If we are going to do IVF, I should have the surgery. But if we would rather do IUI, then I would't need to have the surgery. However, if we try IUI and it doesn't work and we want to persue IVF, I would need to have the tube removed at that point. So, we need to make a decision.
IUI has only a 10-12% chance of success and a 5-10% chance of ectopic (pregnancy in the fallopian tube) whereas IVF has a 60-70% chance of success. And we can only do IUI on the months that I ovulate on the left side since that's the only tube that's open. And those percentages were before I asked her about D's SA results. OF course, he was out walking the dog when I was talking to her so she couldn't give me the numbers, but his count is low so our chances are probably a little lower than 10%. We figure we will likely end up doing IVF eventually, but it's really hard ignore the fact that IUI will cost $350, while IVF will cost $10,000.
I have decided to go ahead and do the surgery on May 9 as planned and we will have to think about whether we want to do an IUI or two before IVF. A successful IUI would be like winning the lottery, and you can't win if you don't play. We are thinking about buying one 'lottery ticket' before going all in with IVF. I keep second guessing that choice though.

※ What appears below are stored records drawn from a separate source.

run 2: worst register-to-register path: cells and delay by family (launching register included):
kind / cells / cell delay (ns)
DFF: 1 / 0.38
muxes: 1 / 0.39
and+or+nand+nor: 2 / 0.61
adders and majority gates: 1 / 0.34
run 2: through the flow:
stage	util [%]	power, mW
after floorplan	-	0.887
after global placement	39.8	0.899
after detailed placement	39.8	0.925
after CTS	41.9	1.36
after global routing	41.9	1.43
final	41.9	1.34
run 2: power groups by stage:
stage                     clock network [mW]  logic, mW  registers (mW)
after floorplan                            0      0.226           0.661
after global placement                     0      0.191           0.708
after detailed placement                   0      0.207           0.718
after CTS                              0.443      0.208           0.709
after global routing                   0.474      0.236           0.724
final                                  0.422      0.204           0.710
$ cat src/rtl/gcd_pkg.sv
// Shared GCD types: operand width and engine state encoding.
// Used by the engine, the operand capture stage and the display driver.
package gcd_pkg;

  localparam int GCD_W = 5;

  typedef enum logic [1:0] {
    IDLE = 2'd0,
    CALC = 2'd1,
    DONE = 2'd2
  } state_t;

endpackage

$ cat src/rtl/gcd_step.sv
// One Euclid subtract-and-compare step; purely combinational, zero latency.
// No backpressure: outputs follow x/y directly.
module gcd_step #(
  parameter int W = 5
) (
  input  logic [W-1:0] x,
  input  logic [W-1:0] y,
  output logic [W-1:0] nx,
  output logic [W-1:0] ny,
  output logic         term,
  output logic [W-1:0] term_val
);

  always_comb begin
    term     = (y == '0) || (x == '0) || (x == y);
    // When y is zero the answer is x; when only x is zero it is y.
    term_val = (y == '0) ? x : ((x == '0) ? y : x);
    nx       = x;
    ny       = y;
    if (x > y) begin
      nx = x - y;
    end else begin
      ny = y - x;
    end
  end

endmodule

$ cat src/rtl/gcd_engine.sv
// Iterative subtract-and-compare GCD; optional GCD_ITER_CNT_EN adds a step counter.
// Latency 2 + S cycles (S = subtraction steps); start ignored unless IDLE, no queuing.
module gcd_engine
  import gcd_pkg::*;
#(
  parameter int WIDTH = GCD_W
) (
  input  logic             clk,
  input  logic             rst_n,
  input  logic             start,
  input  logic [WIDTH-1:0] a,
  input  logic [WIDTH-1:0] b,
  output logic             busy,
  output logic [WIDTH-1:0] res,
  output logic             res_rdy
`ifdef GCD_ITER_CNT_EN
  ,
  output logic [WIDTH:0]   iter_cnt
`endif
);

  state_t           state, state_nxt;
  logic [WIDTH-1:0] x, y, x_nxt, y_nxt, res_nxt;
  logic [WIDTH-1:0] nx, ny, term_val;
  logic             term;

  gcd_step #(.W(WIDTH)) u_step (
    .x        (x),
    .y        (y),
    .nx       (nx),
    .ny       (ny),
    .term     (term),
    .term_val (term_val)
  );

  always_ff @(posedge clk or negedge rst_n) begin
    if (!rst_n) begin
      state <= IDLE;
    end else begin
      state <= state_nxt;
    end
  end

  always_comb begin
    state_nxt = state;
    x_nxt     = x;
    y_nxt     = y;
    res_nxt   = res;
    case (state)
      IDLE: begin
        if (start) begin
          x_nxt     = a;
          y_nxt     = b;
          state_nxt = CALC;
        end
      end
      CALC: begin
        if (term) begin
          res_nxt   = term_val;
          state_nxt = DONE;
        end else begin
          x_nxt = nx;
          y_nxt = ny;
        end
      end
      DONE:    state_nxt = IDLE;
      default: state_nxt = IDLE;
    endcase
  end

  always_ff @(posedge clk or negedge rst_n) begin
    if (!rst_n) begin
      x   <= '0;
      y   <= '0;
      res <= '0;
    end else begin
      x   <= x_nxt;
      y   <= y_nxt;
      res <= res_nxt;
    end
  end

  // Pure state decodes keep busy/res_rdy free of input-to-output paths.
  assign busy    = (state == CALC);
  assign res_rdy = (state == DONE);

`ifdef GCD_ITER_CNT_EN
  always_ff @(posedge clk or negedge rst_n) begin
    if (!rst_n) begin
      iter_cnt <= '0;
    end else if ((state == IDLE) && start) begin
      iter_cnt <= '0;
    end else if ((state == CALC) && !term) begin
      iter_cnt <= iter_cnt + {{WIDTH{1'b0}}, 1'b1};
    end
  end
`endif

endmodule

$ cat config.mk
export PLATFORM = sky130hd
export DESIGN_NAME = gcd_engine
export DESIGN_NICKNAME = d
export VERILOG_FILES = /design/src/rtl/gcd_pkg.sv /design/src/rtl/gcd_step.sv /design/src/rtl/gcd_engine.sv
export SDC_FILE = /design/constraint.sdc
export NUM_CORES = 1
export LEC_CHECK = 0
export ABC_AREA = 1
export BUFFER_PORTS_ARGS = -buffer_cell sky130_fd_sc_hd__clkbuf_2
export CAP_MARGIN = 10
export CORE_ASPECT_RATIO = 1.75
export CORE_UTILIZATION = 55
export DETAILED_ROUTE_END_ITERATION = 12
export PLACE_DENSITY = 0.77
export SYNTH_ARGS = -nofsm -noshare
export SYNTH_HDL_FRONTEND = slang
export SYNTH_SLANG_ARGS = --single-unit
export TNS_END_PERCENT = 100
$ cat constraint.sdc
create_clock -name clk -period 2.9 [get_ports clk]
set_input_delay 0.435 -clock clk [delete_from_list [all_inputs] [get_ports clk]]
set_output_delay 0.435 -clock clk [all_outputs]
set_load 0.05 [all_outputs]
---- Word-level counts from Yosys, hierarchy flattened ----
Cells that the tools add are included.
word-level totals
  register bits after elaboration ......... 17
operators by class
  add/sub/neg operators ................... 2
  magnitude comparators ................... 1
  equal/unequal tests ..................... 8
  muxes and demuxes ....................... 13
  reduce and logical (&&, ||, !) cells .... 10
operators by type and width
  kind                                                                   number
  5-bit 2-to-1 mux                                                       8
  5-bit one-hot mux with 2 select lines                                  2
  5-bit zero test                                                        2
  5-bit subtractor                                                       2
  4-bit AND reduction                                                    2
  2-bit != test, second input constant                                   3
  5-bit equality test                                                    1
  5-bit greater-than comparator                                          1
  2-bit 2-to-1 mux                                                       2
  2-bit by 1-bit != test with 1-bit output, second input constant        2
  2-bit one-hot mux with 2 select lines                                  1
  2-bit AND reduction                                                    2
  2-bit by 1-bit equality test with 1-bit output, second input constant  1
  2-bit equality test, second input constant                             1
  2-bit zero test                                                        1
  1-bit logical OR                                                       2
  2-bit nonzero test                                                     1

---- Depth between registers and ports, before layout ----
Gate-level depths: netlist of run 1.
  depth after elaboration ................. 5
  mapped depth ............................ 12
  depth with buffers taken out ............ 11

---- Cells and area by module ----
Synthesis of run 1 repeated with hierarchy kept, for this count alone.
second synthesis, totals
  cells, all modules ...................... 221
  area, all modules ....................... 1453.9 um^2
modules (own cells, without submodules)
  module      instances  cells an instance  area each (um^2)  seq. area each (um^2)
  gcd_engine  1          109                814.5             425.4
  gcd_step    1          112                639.4             0.0

---- Least setup slack after synthesis of run 1 ----
No wires, ideal clock.
  path type ............................... flip-flop to flip-flop
  from .................................... register y[1]
  to ...................................... register y[3]
  setup time .............................. 0.117 ns
  arrival ................................. 1.485 ns
  required time ........................... 2.783 ns
  setup slack ............................. 1.298 ns
  cell stages (with the launch flop) ...... 11
  buffers on the path ..................... 1
  period minus slack after synthesis ...... 1.602 ns
  cells stage by stage .................... dfrtp_1 -> inv_1 -> ha_1 -> nand2_4 -> nor2_4 -> nand2_4 -> nand4_2 -> nand2_4 -> buf_12 -> nand3_1 -> nand2_1
on the way
  longest elaborated chain between the ends .. 5
  elaborated cells on any way between the ends .. 12
  those cells by class .................... 1 x add/sub; 1 x order compare; 3 x eq/ne; 3 x mux; 4 x reduce/logical
ends and longest elaborated chain
  what                                                      RTL line          text
  start: declaration                                        gcd_engine.sv:23  logic [WIDTH-1:0] x, y, x_nxt, y_nxt, res_nxt;
  start signal: assignment                                  gcd_engine.sv:78  y <= y_nxt;
  branches (longest 5 deep; another with 5-bit subtractor)  n/a
Several ways; the timed one is not identified. The select of a mux whose other input is x is not followed.
A chain may end at the register's enable or synchronous reset.

---- Worst setup path after layout of run 1 ----
  from .................................... register y[1]
  to ...................................... register y[2]
Same word-level chain as after synthesis.

==> results of run 1 <==
==> synth_stat cells <==
cell / count / share of area [%]
sky130_fd_sc_hd__nand2_1: 69 / 19
sky130_fd_sc_hd__nand3_1: 23 / 8.6
sky130_fd_sc_hd__inv_1: 21 / 5.9
sky130_fd_sc_hd__dfrtp_1: 17 / 32
sky130_fd_sc_hd__ha_1: 9 / 8.4
sky130_fd_sc_hd__o21ai_0: 7 / 2.6
sky130_fd_sc_hd__nor2_1: 5 / 1.4
sky130_fd_sc_hd__nand2_2: 4 / 1.9
sky130_fd_sc_hd__nand2_4: 4 / 3.4
sky130_fd_sc_hd__nand3_2: 4 / 3.0
sky130_fd_sc_hd__a21oi_1: 3 / 1.1
sky130_fd_sc_hd__buf_6: 2 / 1.7
sky130_fd_sc_hd__fa_1: 2 / 3.0
sky130_fd_sc_hd__inv_2: 2 / 0.56
sky130_fd_sc_hd__nand4_1: 2 / 0.94
sky130_fd_sc_hd__nor2_4: 2 / 1.7
sky130_fd_sc_hd__xnor2_1: 2 / 1.3
sky130_fd_sc_hd__buf_12: 1 / 1.5
sky130_fd_sc_hd__buf_2: 1 / 0.37
sky130_fd_sc_hd__buf_4: 1 / 0.56
sky130_fd_sc_hd__nand4_2: 1 / 0.94
==> worst max-delay path: stages, from the launching register on <==
cell and delay, ns:
sky130_fd_sc_hd__dfrtp_1 0.45, sky130_fd_sc_hd__inv_1 0.14, sky130_fd_sc_hd__ha_1 0.38, sky130_fd_sc_hd__nand2_4 0.11, sky130_fd_sc_hd__nor2_4 0.04, sky130_fd_sc_hd__nand2_4 0.07, sky130_fd_sc_hd__nand4_2 0.13, sky130_fd_sc_hd__nand2_4 0.19
sky130_fd_sc_hd__nand2_2 0.12, sky130_fd_sc_hd__nand2_1 0.09, sky130_fd_sc_hd__nand2_1 0.05
==> worst paths after layout <==
| check | endpoint | slack [ns] | cells past startpoint | startpoint |
|---|---|---|---|---|
| max | y[2] | 1.05 | 10 | y[1] |
| min | res[1] | 0.1 | 1 | rst_n |
| max reg2reg | y[2] | 1.05 | 10 | y[1] |
| min reg2reg | res[4] | 0.48 | 2 | res[4] |
| max in group asynchronous | state[1] | 2.51 | 1 | rst_n |
| min in group clk | res[4] | 0.48 | 2 | res[4] |
==> per-stage QoR <==
step | util (%) | instances | hold WS, ns
after CTS | 63.2 | 225 | 0.113
final | 63.2 | 225 | 0.0999
after detailed placement | 61.2 | 221 | 0.383
after global placement | 61.2 | 221 | 0.375
after global routing | 63.2 | 225 | 0.138
after floorplan | - | 182 | 0.139
==> cells by family after synthesis <==
| group | count (synthesis) | share of synthesized area, % |
|---|---|---|
| compound gates | 10 | 3.74 |
| xor+xnor | 2 | 1.31 |
| fa+ha+maj | 11 | 11.4 |
| buf+inv | 28 | 10.6 |
| flops | 17 | 31.8 |
| simple gates | 114 | 41.2 |
==> layer usage <==
| metal | global-route usage, % | wire [microns] |
|---|---|---|
| met1 | 29.2 | 1160 |
| met2 | 49.2 | 1550 |
| met3 | 2.96 | 90 |
| met4 | 11.6 | 58 |
| met5 | 0 | 0 |
==> sequential cells by signal, indices dropped and copies added (netlist names) <==
signal	cells
y	5
x	5
state	2
res	5
==> layout make-up <==
class                      count  area (sq um)
timing repair buffer          19          95.1
fill                         225           848
inverter                      23          86.3
clock buffer                   4          45.0
sequential                    17           425
multi-input combinational    137           771
tap                           25          31.3
==> results.json, run 1 <==
{
  "tightestPinTransition_ns": 0.414,
  "hold_path_class": "input port to asynchronous set/reset pin",
  "root_buffer": "sky130_fd_sc_hd__clkbuf_8",
  "start_util_pct": 58.1,
  "gp_congestion": 0.856,
  "number_of_input_and_output_port_buffers_inserted": 19,
  "critPathMaxFanout": 13,
  "final_critical_path_setup_slack_ns": 1.05,
  "synth.yosys.seq_area_share_pct": 31.8,
  "grt_antenna_before_repair": 0,
  "postCtsSetupRepairBufs": 0,
  "cts_tree": "yes",
  "core_region_area_sq_um": 2300,
  "synthesis.area_sq_um": 1340,
  "ctsResizeCount": 0,
  "global_route.overflow_total": 0,
  "final_layout_size_suffix_gt1_share_pct": 19.5,
  "max_cap_violations": 0,
  "fmax_mhz": 541,
  "die_area_sq_um": 2640,
  "maxSlewHeadroom_pct": 72.4,
  "detailed_place.area_sq_um": 1410,
  "finalSetupViolCount": 0,
  "cts_num_sinks": 17,
  "crit_required_ns": 3.05,
  "rsz0062_at_grt": "false",
  "endpoint_kind_of_the_worst_setup_timing_path": "flip-flop",
  "dp_hpwl_microns": 2310,
  "yosysWarnings": 0,
  "layout.cells.most_common": "sky130_fd_sc_hd__nand2_1",
  "antenna-diode-count": 0,
  "post-route-period-util_pct": 63.7,
  "synth.lib_cells_used.distinct": 21,
  "worst-setup-path-type": "flip-flop to flip-flop",
  "grt_max_degree": 18,
  "synth.net_count": 206,
  "clock_skew_ns": 0.00401,
  "syn2layout_area_growth_pct": 8.70,
  "clock_tree.buffer_depth": 2,
  "grt_pass1_vias": 1189,
  "numCtsBuffers": 3,
  "detail_route.iter0.violations": 29,
  "holdBufCountCts": 0,
  "final-hold-violation-count": 0,
  "cp.arrival_ns": 2.00,
  "drt-pass1-iter-count": 4,
  "clock_insertion_delay_worst_skew_ns": 0.25,
  "pre_cts_slack_ns": 1.05,
  "die_w_microns": 39.3,
  "num_rows": 23,
  "outcome": "complete, no violations",
  "detail_route.vias_per_cell": 5.29,
  "post-route-drc-count": 0,
  "grt_first_pass_wirelength_microns": 4910,
  "drtAntennaViolNets": 0,
  "timing.setup.tns_ns": 0,
  "drt-total-wl_microns": 2860,
  "stdcell_area_sq_um": 1450,
  "grt_use_total_pct": 26.8,
  "clk_pin_slew_ns": 0.06,
  "die_y_microns": 67.2,
  "syn_area_per_cell_sq_um": 7.35,
  "synthesized_flop_and_latch_total": 17,
  "period_minus_slack_ns": 1.85,
  "top_level_ports": 20,
  "postSynthCellCount": 182,
  "maxSlewViolCount": 0,
  "h_tree_depth": 1,
  "mostFrequentLayoutCells": "69 x sky130_fd_sc_hd__nand2_1, 23 x sky130_fd_sc_hd__nand3_1, 21 x sky130_fd_sc_hd__inv_1",
  "final_net_count": 225,
  "route.detailed.wl_per_inst_microns": 12.7,
  "route.vias.total": 1191,
  "worst_setup_path_start_kind": "flip-flop"
}
Power of run 1 is left out: the tool's default activity adds up to more than one toggle a clock period on the data nets, which glitch-free logic cannot reach.
==> inputs of run 2 (changes only) <==
- clock period: 2.9 -> 1.75 ns (I/O delays scaled with it)
==> run 2 against run 1 <==
  * Cell count up 8.0%
  * Routed wire length up 20%
  * Maximum frequency up 9.2%
  * Largest cell class unchanged
  * Highest routed layer unchanged
==> results.json, run 2 (same netlist as run 1, synthesis figures left out) <==
{
  "drt-pass1-iter-count": 4,
  "route.vias.total": 1321,
  "critPathMaxFanout": 7,
  "h_tree_depth": 1,
  "grt_use_total_pct": 27.8,
  "clock_insertion_delay_worst_skew_ns": 0.26,
  "whs_path_depth": 5,
  "endpoint_kind_of_the_worst_setup_timing_path": "flip-flop",
  "crit_chain": "inv_1, ha_1, nand2_2, inv_2, nand2_4, nand4_2, nand2_4, nand2_2, nand2_1, nand2_1",
  "timing.setup.tns_ns": 0,
  "finalSetupViolCount": 0,
  "grt_max_degree": 18,
  "layout.cells.most_common": "sky130_fd_sc_hd__nand2_1",
  "critical_path_buf_inv_count": 2,
  "final_net_count": 243,
  "cp_depth": 10,
  "fillerInstances": 188,
  "post-route-drc-count": 0,
  "die_w_microns": 39.3,
  "root_buffer": "sky130_fd_sc_hd__clkbuf_8",
  "final-seq-area_sq_um": 425,
  "final-hold-violation-count": 0,
  "die_y_microns": 67.2,
  "number_of_input_and_output_port_buffers_inserted": 19,
  "worst_setup_path_start_kind": "flip-flop",
  "period_minus_slack_ns": 1.69,
  "syn2layout_area_growth_pct": 23.4,
  "detail_route.iter0.violations": 88,
  "final_layout_size_suffix_gt1_share_pct": 31.7,
  "global_route.overflow_total": 0,
  "fmax_mhz": 591,
  "top_level_ports": 20,
  "grt_pass1_vias": 1251,
  "grt_first_pass_wirelength_microns": 5150,
  "crit_required_ns": 1.89,
  "max_cap_violations": 0,
  "top_delay_family_on_crit_path": "simple AND/OR/NAND/NOR gates",
  "cts_num_sinks": 17,
  "maxSlewHeadroom_pct": 72.1,
  "tightestPinTransition_ns": 0.419,
  "antenna-diode-count": 0,
  "gp_congestion": 0.960,
  "numCtsBuffers": 3,
  "mostFrequentLayoutCells": "69 x sky130_fd_sc_hd__nand2_1, 21 x sky130_fd_sc_hd__nand3_1, 19 x sky130_fd_sc_hd__clkbuf_2",
  "critical-path-max-stage-delay_ns": 0.38,
  "clock_tree.buffer_depth": 2,
  "clk_pin_slew_ns": 0.08,
  "post-route-period-util_pct": 96.7,
  "drt-total-wl_microns": 3440,
  "timing.critical_path.slowest_stage_cell": "sky130_fd_sc_hd__dfrtp_1",
  "drtAntennaViolNets": 0,
  "detail_route.vias_per_cell": 5.44,
  "clock_skew_ns": 0.00897,
  "start_util_pct": 58.1,
  "cts_tree": "yes",
  "worst_r2r_path_depth": 10,
  "core_region_area_sq_um": 2300,
  "route.detailed.wl_per_inst_microns": 14.1,
  "num_rows": 23,
  "outcome": "complete, no violations",
  "maxSlewViolCount": 0,
  "dp_hpwl_microns": 2560,
  "die_area_sq_um": 2640,
  "cp.arrival_ns": 1.83,
  "grt_antenna_before_repair": 0,
  "worst-setup-path-type": "flip-flop to flip-flop",
  "multiInputGateArea_sq_um": 832,
  "hold_path_class": "input port to flip-flop",
  "top_regs": "res x5, x x5, y x5"
}
## run 2: cell types whose count changed in the layout (fill, tap and decap cells not counted), moves of 2 or more
| cell | delta |
|---|---|
| sky130_fd_sc_hd__fa_1 | -2 |
| sky130_fd_sc_hd__ha_4 | +3 |
| sky130_fd_sc_hd__inv_1 | -4 |
| sky130_fd_sc_hd__inv_2 | +4 |
| sky130_fd_sc_hd__ha_1 | -4 |
| sky130_fd_sc_hd__nand3_2 | +2 |
| sky130_fd_sc_hd__buf_4 | +15 |
| sky130_fd_sc_hd__fa_2 | +2 |
| sky130_fd_sc_hd__nand3_1 | -2 |
## run 2: path summary, 6_finish.rpt
check,slack (ns),endpoint,startpoint
max,0.06,y[0],y[4]
min,0.34,x[4],a[4]
max reg2reg,0.06,y[0],y[4]
min reg2reg,0.48,res[2],res[2]
max in group asynchronous,0.99,y[0],rst_n
min in group asynchronous,0.46,res[1],rst_n
## run 2: per-layer routing
| layer | GRT usage [%] | wire length (microns) |
|---|---|---|
| met1 | 29.6 | 1280 |
| met2 | 51.9 | 1890 |
| met3 | 2.96 | 104 |
| met4 | 11.6 | 161 |
| met5 | 0 | 0 |
## run 2: what timing repair did
item,4_1_cts,5_1_grt
gates cloned,0,1
hold buffers,1,0
hold endpoints to repair,17,0
gates resized for setup,2,14
pin swaps,0,6
buffers inserted,0,3
endpoints found under the setup margin,2,9
## run 2: area by class of cell
| type | instances | share of cell area (%) |
|---|---|---|
| Clock buffer | 3 | 2.50 |
| Clock inverter | 1 | 0.303 |
| Inverter | 23 | 5.23 |
| Multi-Input combinational cell | 138 | 50.4 |
| Sequential cell | 17 | 25.8 |
| Tap cell | 25 | 1.90 |
| Timing Repair Buffer | 36 | 13.9 |
## run 2: worst reg2reg max path, stage by stage, from the launching register on
cell and delay [ns]:
sky130_fd_sc_hd__dfrtp_1 0.38, sky130_fd_sc_hd__inv_1 0.08, sky130_fd_sc_hd__ha_1 0.35, sky130_fd_sc_hd__nand2_2 0.10, sky130_fd_sc_hd__inv_2 0.05, sky130_fd_sc_hd__nand2_4 0.08
sky130_fd_sc_hd__nand4_2 0.16, sky130_fd_sc_hd__nand2_4 0.16, sky130_fd_sc_hd__nand2_2 0.10, sky130_fd_sc_hd__nand2_1 0.08, sky130_fd_sc_hd__nand2_1 0.05
## run 2: per-stage QoR
stage	hold slack (ns)	utilization, %	worst slack (ns)	cell area, sq um	cells
floorplan	-0.0331	-	0.148	1340	182
global placement	0.213	65.4	-0.00371	1510	234
detailed placement	0.221	65.4	-0.0623	1510	234
CTS	0.349	68.0	0.0183	1570	239
global route	0.367	71.7	-0.0250	1650	243
finish	0.343	71.7	0.0577	1650	243
Power of run 2 is left out for the same reason.
## config.mk

```make
export PLATFORM = sky130hd
export DESIGN_NAME = xbus_arbiter
export DESIGN_NICKNAME = d
export VERILOG_FILES = /design/src/rtl/xbus_arbiter.sv
export SDC_FILE = /design/constraint.sdc
export NUM_CORES = 1
export LEC_CHECK = 0
export CORE_AREA = 10 10 84 86
export CTS_BUF_LIST = sky130_fd_sc_hd__clkbuf_16
export CTS_CLUSTER_DIAMETER = 200
export DETAILED_ROUTE_END_ITERATION = 7
export DIE_AREA = 0 0 94 96
export DONT_BUFFER_PORTS = 1
export HOLD_SLACK_MARGIN = 0.02
export PLACE_DENSITY = 0.52
export SLEW_MARGIN = 5
export SYNTH_ARGS = -nofsm -noshare
export SYNTH_HDL_FRONTEND = slang
export SYNTH_SLANG_ARGS = --single-unit
```

## constraint.sdc

```tcl
create_clock -name clk -period 3.75 [get_ports clk]
set_input_delay 1.125 -clock clk [delete_from_list [all_inputs] [get_ports clk]]
set_output_delay 1.125 -clock clk [all_outputs]
set_load 0.02 [all_outputs]
```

Technically we have some time, I'm turning 32 next month and D is the same age. The only thing that puts us into a time crunch is that D is supposed to be on a drug to supress his immune system a little so that he doesn't develop a resistance to Remicade (the drug to treat his Crohn's Disease) but he's not taking it while we TTC. His GI says it's safe, but everything I've read says there is a risk of major birth defects if the male partner is taking it and both RE's that we've had say it's not safe. So he has not been taking it for 2.5 years now and I'm constantly worried that he will build up a resistance to his miracle drug. (You should have seen him before he got on this, he was sooo sick and in sooo much pain all the time I can't watch him go through that because my body is screwed up and can't have babies).
But really, what's another few months for a chance to "win the lottery"?